Book: Divine Covenant
Chapter: Institutional Practices
Chapter 5 develops another, closely related aspect of Covenant identified in the preceding chapter, namely its reference to a constitution i.e. the division of power and function between state/ruler and judiciary. Consequently, and in line with de Certeau’s approach, in the first part of the chapter I reconstruct a political economy, an administrative institutional order, and a social contract theory as context for the Qurʾānic Covenant, based on current historical research and the Prophet’s Biography. The reconstruction highlights the importance of land as the main form of wealth, the organising principle of the political economy and administration, the source of tax income for the state and material sustenance for all people. Hence, Covenant as signifying rights-based law, constitutional rule, and social contract, refers also to the concrete issues of land ownership and land tax.
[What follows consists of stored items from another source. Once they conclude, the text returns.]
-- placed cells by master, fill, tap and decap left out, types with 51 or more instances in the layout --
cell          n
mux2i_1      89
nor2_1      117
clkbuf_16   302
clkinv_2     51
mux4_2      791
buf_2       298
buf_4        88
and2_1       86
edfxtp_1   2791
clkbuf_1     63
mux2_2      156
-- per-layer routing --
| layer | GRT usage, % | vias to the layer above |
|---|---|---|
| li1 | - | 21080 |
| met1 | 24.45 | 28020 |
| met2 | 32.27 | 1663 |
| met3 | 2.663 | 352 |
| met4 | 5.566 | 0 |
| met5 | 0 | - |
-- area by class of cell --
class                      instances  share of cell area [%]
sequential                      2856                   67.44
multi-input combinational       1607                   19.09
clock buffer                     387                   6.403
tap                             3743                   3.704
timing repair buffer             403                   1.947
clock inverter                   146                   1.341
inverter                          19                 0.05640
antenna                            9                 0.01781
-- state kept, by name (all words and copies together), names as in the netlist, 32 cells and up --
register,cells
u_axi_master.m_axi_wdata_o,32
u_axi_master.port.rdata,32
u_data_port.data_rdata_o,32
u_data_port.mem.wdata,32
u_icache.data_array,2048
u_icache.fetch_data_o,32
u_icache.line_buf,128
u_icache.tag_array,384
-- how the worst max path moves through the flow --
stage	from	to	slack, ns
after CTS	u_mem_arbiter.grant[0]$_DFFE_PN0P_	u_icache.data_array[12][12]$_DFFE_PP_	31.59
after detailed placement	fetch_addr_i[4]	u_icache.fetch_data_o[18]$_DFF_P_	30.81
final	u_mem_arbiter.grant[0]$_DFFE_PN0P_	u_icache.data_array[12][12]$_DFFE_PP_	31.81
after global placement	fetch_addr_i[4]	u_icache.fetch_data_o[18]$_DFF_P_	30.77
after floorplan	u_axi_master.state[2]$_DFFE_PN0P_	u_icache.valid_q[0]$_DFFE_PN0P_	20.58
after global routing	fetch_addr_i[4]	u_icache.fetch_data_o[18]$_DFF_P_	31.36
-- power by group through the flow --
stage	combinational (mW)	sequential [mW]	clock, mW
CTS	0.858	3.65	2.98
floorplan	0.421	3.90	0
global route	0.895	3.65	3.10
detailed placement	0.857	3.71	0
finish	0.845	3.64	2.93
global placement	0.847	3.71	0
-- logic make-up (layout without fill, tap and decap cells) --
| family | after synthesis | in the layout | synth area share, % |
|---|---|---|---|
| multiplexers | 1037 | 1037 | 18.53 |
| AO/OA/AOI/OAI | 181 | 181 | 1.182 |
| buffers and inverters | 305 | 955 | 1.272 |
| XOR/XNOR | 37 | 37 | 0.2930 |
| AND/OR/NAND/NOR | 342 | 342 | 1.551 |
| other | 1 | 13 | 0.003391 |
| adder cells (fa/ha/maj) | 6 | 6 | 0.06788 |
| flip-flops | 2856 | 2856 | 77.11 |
Based on some historical research, I also propose that the Prophet’s rule and early Islamic law converged with agricultural developments, and introduced new forms of sharecropping contracts, which granted peasants new property rights to land and protected inheritance. In the second part of the chapter, I proceed from the Prophet’s time to sketch the main Islamic societal institutions and historical developments and topics related to constitutional rule, from the early Caliphate to the 900s/1500s. Throughout the chapter, I also analyse Qurʾānic concepts with reference to these topics, following the logic that Qurʾānic knowledge extends into the disciplines.